Die Befragten für unsere Studie haben wir mittels Ausschreibungen in den Sozialen Medien sowie über eigene Kontakte gefunden. Wir haben nach Menschen gesucht, die sich selbst als betroffen von PG und als betroffen von pB sowie als linkspolitisch aktiv empfinden. Wir haben drei Menschen befragt. Von ihnen identifizieren sich zwei Menschen als weiblich und eine Person als männlich, keine*r von ihnen hat einen gelesenen Migrationshintergrund. Sowohl die Kontexte, als auch die Art der Erfahrungen mit PG und die pB unterscheiden sich, obwohl es Schnittmengen gibt. Mittels qualitativer Leitfadeninterviews haben wir schließlich unsere Daten erhoben, die wir anschließend mit der Methode der inhaltlich strukturierenden qualitativen Inhaltsanalyse ausgewertet haben (vgl. Kuckartz/Rädiker 2022).
Zwischen den Erzählungen von PG und Erzählungen von pB in den Transkripten gibt es sehr große Überschneidungen. Ein starker Zusammenhang ist dadurch bestätigt. Des Weiteren sind alle Befragten durch ihre PG-Erfahrung stark psychisch belastet. Spezifisch das Zusammenwirken der beiden Belastungen ist im Alltag stark einschränkend. Für alle Befragten war zudem ein Gefühl von Ohnmacht zentral, das sie gegenüber einzelnen Polizist*innen, der Institution Polizei und auch gegenüber ihrer eigenen Belastung empfinden. In Foucaults Sinne manifestiert sich das Machtgefälle im Empfinden der Betroffenen immer wieder, was zusätzlich belastend ist (vgl. Foucault 2021). Durch die PG-Erfahrung bricht zudem ihr Vertrauen in die Menschlichkeit des Gegenübers, wodurch die Belastung eigentlich erst ausgelöst und in der Folge auch schwer zu verarbeiten wird. Die Betroffenen beschreiben weiter, dass sie mit doppelter Stigmatisierung für ihre beiden Betroffenheiten zu kämpfen haben, was einer sekundären Viktimisierung nach Mohr entspricht. Hinzu kommt, dass es keine Hilfsangebote für die Betroffenen gibt, die ihrer speziellen Situation gerecht werden. Auch dies ist eine zusätzliche Belastung.
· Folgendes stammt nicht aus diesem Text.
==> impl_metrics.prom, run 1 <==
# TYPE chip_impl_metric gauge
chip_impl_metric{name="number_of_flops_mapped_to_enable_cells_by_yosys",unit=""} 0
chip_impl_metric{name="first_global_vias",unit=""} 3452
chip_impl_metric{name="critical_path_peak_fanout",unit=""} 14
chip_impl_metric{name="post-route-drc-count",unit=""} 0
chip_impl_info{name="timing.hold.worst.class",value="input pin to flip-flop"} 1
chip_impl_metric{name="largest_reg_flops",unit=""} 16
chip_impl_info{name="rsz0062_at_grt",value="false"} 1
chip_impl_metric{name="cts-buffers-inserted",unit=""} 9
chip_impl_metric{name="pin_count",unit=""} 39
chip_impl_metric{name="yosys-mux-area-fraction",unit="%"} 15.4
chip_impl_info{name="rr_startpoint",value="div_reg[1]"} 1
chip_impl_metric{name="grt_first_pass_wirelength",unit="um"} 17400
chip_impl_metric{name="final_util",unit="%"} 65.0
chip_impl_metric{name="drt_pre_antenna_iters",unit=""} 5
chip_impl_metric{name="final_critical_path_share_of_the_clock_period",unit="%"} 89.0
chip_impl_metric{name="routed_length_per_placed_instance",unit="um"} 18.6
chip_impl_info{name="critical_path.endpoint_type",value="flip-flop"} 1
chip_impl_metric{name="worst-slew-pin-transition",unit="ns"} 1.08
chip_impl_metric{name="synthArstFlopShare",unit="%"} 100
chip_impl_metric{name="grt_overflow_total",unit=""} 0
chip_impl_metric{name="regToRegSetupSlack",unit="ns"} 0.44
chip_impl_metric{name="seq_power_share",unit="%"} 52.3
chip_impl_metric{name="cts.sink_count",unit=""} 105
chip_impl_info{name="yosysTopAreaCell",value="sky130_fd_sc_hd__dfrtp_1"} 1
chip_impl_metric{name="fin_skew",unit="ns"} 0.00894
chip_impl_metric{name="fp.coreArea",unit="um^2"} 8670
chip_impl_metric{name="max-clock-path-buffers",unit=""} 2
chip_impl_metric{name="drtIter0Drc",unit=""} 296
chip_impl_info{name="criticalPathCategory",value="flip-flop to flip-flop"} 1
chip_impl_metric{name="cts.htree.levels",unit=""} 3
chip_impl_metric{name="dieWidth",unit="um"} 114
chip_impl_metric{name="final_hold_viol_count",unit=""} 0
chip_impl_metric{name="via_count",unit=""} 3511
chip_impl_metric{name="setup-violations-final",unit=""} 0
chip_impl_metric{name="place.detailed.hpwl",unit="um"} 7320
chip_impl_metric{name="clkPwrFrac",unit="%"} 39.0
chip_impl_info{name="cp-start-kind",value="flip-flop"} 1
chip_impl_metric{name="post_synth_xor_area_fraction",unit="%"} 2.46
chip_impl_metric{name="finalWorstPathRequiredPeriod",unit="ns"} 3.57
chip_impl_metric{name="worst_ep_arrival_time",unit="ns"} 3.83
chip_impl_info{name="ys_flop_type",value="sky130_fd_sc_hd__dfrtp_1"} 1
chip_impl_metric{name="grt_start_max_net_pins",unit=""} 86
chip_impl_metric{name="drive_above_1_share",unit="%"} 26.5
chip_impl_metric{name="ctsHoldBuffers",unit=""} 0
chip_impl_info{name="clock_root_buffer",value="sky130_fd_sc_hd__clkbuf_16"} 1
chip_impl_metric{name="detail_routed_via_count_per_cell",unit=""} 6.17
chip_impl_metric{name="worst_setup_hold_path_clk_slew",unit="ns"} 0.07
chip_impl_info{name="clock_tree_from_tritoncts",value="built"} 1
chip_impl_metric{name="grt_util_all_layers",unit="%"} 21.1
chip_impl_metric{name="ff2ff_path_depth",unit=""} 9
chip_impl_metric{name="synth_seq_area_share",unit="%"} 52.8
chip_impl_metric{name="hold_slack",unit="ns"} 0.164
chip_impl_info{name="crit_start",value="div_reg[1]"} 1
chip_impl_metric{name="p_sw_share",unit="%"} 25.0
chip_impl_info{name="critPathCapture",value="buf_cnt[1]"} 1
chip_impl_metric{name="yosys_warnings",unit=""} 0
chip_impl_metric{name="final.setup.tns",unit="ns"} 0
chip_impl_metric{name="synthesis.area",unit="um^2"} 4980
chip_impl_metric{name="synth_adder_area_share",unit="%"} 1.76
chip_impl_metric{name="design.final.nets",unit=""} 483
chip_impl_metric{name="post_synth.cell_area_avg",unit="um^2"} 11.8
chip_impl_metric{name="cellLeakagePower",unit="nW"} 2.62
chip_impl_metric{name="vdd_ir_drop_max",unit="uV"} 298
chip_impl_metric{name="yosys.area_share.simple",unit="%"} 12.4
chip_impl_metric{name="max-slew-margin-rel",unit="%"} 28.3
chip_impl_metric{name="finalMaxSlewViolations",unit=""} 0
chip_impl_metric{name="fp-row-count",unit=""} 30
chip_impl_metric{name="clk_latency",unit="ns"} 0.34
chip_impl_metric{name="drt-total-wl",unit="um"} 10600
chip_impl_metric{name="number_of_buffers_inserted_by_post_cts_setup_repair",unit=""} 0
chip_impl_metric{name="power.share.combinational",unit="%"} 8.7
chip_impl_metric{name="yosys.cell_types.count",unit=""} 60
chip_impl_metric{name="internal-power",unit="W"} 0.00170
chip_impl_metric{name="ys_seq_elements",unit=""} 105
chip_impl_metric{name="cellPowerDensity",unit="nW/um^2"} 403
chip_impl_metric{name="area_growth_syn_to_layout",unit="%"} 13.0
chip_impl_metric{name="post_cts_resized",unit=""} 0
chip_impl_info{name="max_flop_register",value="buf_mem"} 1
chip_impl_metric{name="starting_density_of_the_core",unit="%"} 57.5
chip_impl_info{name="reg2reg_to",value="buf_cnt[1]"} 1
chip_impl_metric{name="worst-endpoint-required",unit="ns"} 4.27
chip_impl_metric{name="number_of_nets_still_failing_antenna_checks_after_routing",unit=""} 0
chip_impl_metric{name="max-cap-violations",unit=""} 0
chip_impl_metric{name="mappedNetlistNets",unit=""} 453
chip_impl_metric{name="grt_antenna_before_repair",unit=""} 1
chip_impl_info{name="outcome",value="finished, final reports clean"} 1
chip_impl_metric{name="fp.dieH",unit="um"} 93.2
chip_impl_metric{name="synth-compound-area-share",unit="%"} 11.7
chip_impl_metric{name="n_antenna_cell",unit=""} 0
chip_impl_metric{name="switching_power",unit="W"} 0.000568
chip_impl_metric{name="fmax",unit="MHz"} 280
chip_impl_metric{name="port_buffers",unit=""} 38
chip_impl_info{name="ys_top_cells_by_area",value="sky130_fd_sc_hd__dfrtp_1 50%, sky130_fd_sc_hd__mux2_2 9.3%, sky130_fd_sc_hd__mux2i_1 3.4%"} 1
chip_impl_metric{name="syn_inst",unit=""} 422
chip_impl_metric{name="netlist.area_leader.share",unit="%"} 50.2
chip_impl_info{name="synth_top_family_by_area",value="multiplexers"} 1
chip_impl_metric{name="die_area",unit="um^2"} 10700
File: src/inc/oss_pkg.sv
/*
 * Shared constants of the optical sensor measurement scheduler:
 * register offsets, field positions, timing figures and helpers.
 * Assumes a 40 MHz system clock and 32-bit register words.
 */
package oss_pkg;

    // Clock period in ns at 40 MHz
    localparam int CLK_NS = 25;

    // Timing figures, ns as printed
    localparam int WAKE_OVH_NS = 12800;  // Rate counter advance
    localparam int GRP_OVH_NS = 51200;   // Per period start overhead
    localparam int PROX_FIX_NS = 2000;   // Fixed part of a prox phase
    localparam int AMB_FIX_NS = 4000;    // Fixed part of a visible/ir conv
    localparam int INTEG_NS = 25600;     // Base integration time
    localparam int AUX_NS = 61500;       // Auxiliary conversion
    localparam int ADC_CLK_NS = 50;      // ADC clock of the 20 MHz core
    localparam int REC_MIN_NS = 6400;    // Code 000 recovery time
    localparam int TICK_UNIT_NS = 31250; // Base interval unit (1/32000 s)

    // Cycle counts, least times rounded up
    localparam int WAKE_OVH_CYC = (WAKE_OVH_NS + CLK_NS - 1) / CLK_NS;
    localparam int GRP_OVH_CYC = (GRP_OVH_NS + CLK_NS - 1) / CLK_NS;
    localparam int PROX_FIX_CYC = (PROX_FIX_NS + CLK_NS - 1) / CLK_NS;
    localparam int AMB_FIX_CYC = (AMB_FIX_NS + CLK_NS - 1) / CLK_NS;
    localparam int INTEG_CYC = (INTEG_NS + CLK_NS - 1) / CLK_NS;
    localparam int AUX_CYC = (AUX_NS + CLK_NS - 1) / CLK_NS;
    localparam int ADC_CLK_CYC = (ADC_CLK_NS + CLK_NS - 1) / CLK_NS;
    localparam int REC_MIN_CYC = (REC_MIN_NS + CLK_NS - 1) / CLK_NS;
    localparam int TICK_UNIT_CYC = (TICK_UNIT_NS + CLK_NS - 1) / CLK_NS;

    // Widths
    localparam int ADDR_W = 8;
    localparam int DATA_W = 32;
    localparam int RES_W = 16;
    localparam int FACT_W = 16;
    localparam int DUR_W = 21;
    localparam int WAKE_W = 28;
    localparam int N_PROX = 3;
    localparam int N_RES = 6;

    // Register byte offsets
    localparam logic [7:0] OFS_CTRL = 8'h00;
    localparam logic [7:0] OFS_BASE = 8'h04;
    localparam logic [7:0] OFS_RATE = 8'h08;
    localparam logic [7:0] OFS_GAIN = 8'h0c;
    localparam logic [7:0] OFS_IRQ_STAT = 8'h10;
    localparam logic [7:0] OFS_IRQ_MASK = 8'h14;
    localparam logic [7:0] OFS_STATUS = 8'h18;
    localparam logic [7:0] OFS_DATA0 = 8'h20;

    // Control fields
    localparam int CTRL_RUN = 0;
    localparam int CTRL_PROX_EN = 1;     // Three bits, one per channel
    localparam int CTRL_VIS_EN = 4;
    localparam int CTRL_IR_EN = 5;
    localparam int CTRL_AUX_EN = 6;
    localparam int CTRL_W = 7;

    // Gain register fields, one byte per channel group
    localparam int GAIN_PROX = 0;
    localparam int GAIN_VIS = 8;
    localparam int GAIN_IR = 16;
    localparam int FLD_GAIN = 0;         // Three bits
    localparam int FLD_REC = 3;          // Three bits
    localparam int FLD_RANGE = 6;

    // Result slots and interrupt bits share this layout
    localparam int SLOT_VIS = 3;
    localparam int SLOT_IR = 4;
    localparam int SLOT_AUX = 5;

    // Reset values
    localparam logic [31:0] RST_ZERO = 32'h0000_0000;

    // Recovery delay in system clocks for a 3-bit code
    function automatic logic [11:0] rec_cycles(input logic [2:0] code);
        logic [11:0] adc_clks;
        adc_clks = (12'h004 << code) - 12'h001;
        if (code == 3'h0)
            return 12'(REC_MIN_CYC);
        return 12'(adc_clks * 12'(ADC_CLK_CYC));
    endfunction

endpackage
--- config.mk ---
export PLATFORM = sky130hd
export DESIGN_NAME = sdpc_top
export DESIGN_NICKNAME = d
export VERILOG_FILES = /design/src/verilog/sdpc_pkg.sv /design/src/verilog/sdpc_sync2.sv /design/src/verilog/sdpc_top.sv
export SDC_FILE = /design/constraint.sdc
export NUM_CORES = 1
export LEC_CHECK = 0
export BUFFER_PORTS_ARGS = -buffer_cell sky130_fd_sc_hd__buf_2
export CAP_MARGIN = 20
export CORE_ASPECT_RATIO = 1.2
export CORE_MARGIN = 5
export CORE_UTILIZATION = 50
export DETAILED_ROUTE_END_ITERATION = 8
export GPL_ROUTABILITY_DRIVEN = 0
export PLACE_DENSITY = 0.75
export SKIP_CTS_REPAIR_TIMING = 1
export SYNTH_ARGS = -nofsm -noshare
export SYNTH_HDL_FRONTEND = slang
export SYNTH_SLANG_ARGS = --single-unit
--- constraint.sdc ---
create_clock -name clk -period 2.7 [get_ports clk]
set_input_delay 0.54 -clock clk [delete_from_list [all_inputs] [get_ports clk]]
set_output_delay 0.54 -clock clk [all_outputs]
set_load 0.02 [all_outputs]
Es lässt sich festhalten, dass PG massive, sehr einschränkende psychische Folgen für Betroffene hat. Die Betroffenen empfinden sich als ohnmächtig und werden stigmatisiert, während sie gleichzeitig keinerlei Anlaufstellen haben. Mehr Forschung auf diesem Gebiet, die die Perspektive der Betroffenen und die eklatanten Versorgungslücken in den Fokus stellt, ist dringend notwendig.
Interessenkonflikte: Wir sind beide selbst linkspolitisch aktiv und standen der Institution Polizei schon vor dieser Studie kritisch gegenüber. Teilweise haben wir selbst schon Erfahrungen mit Polizeigewalt und mit psychischer Belastung gemacht.
Die Autoren geben an, dass kein Ethikvotum erforderlich ist.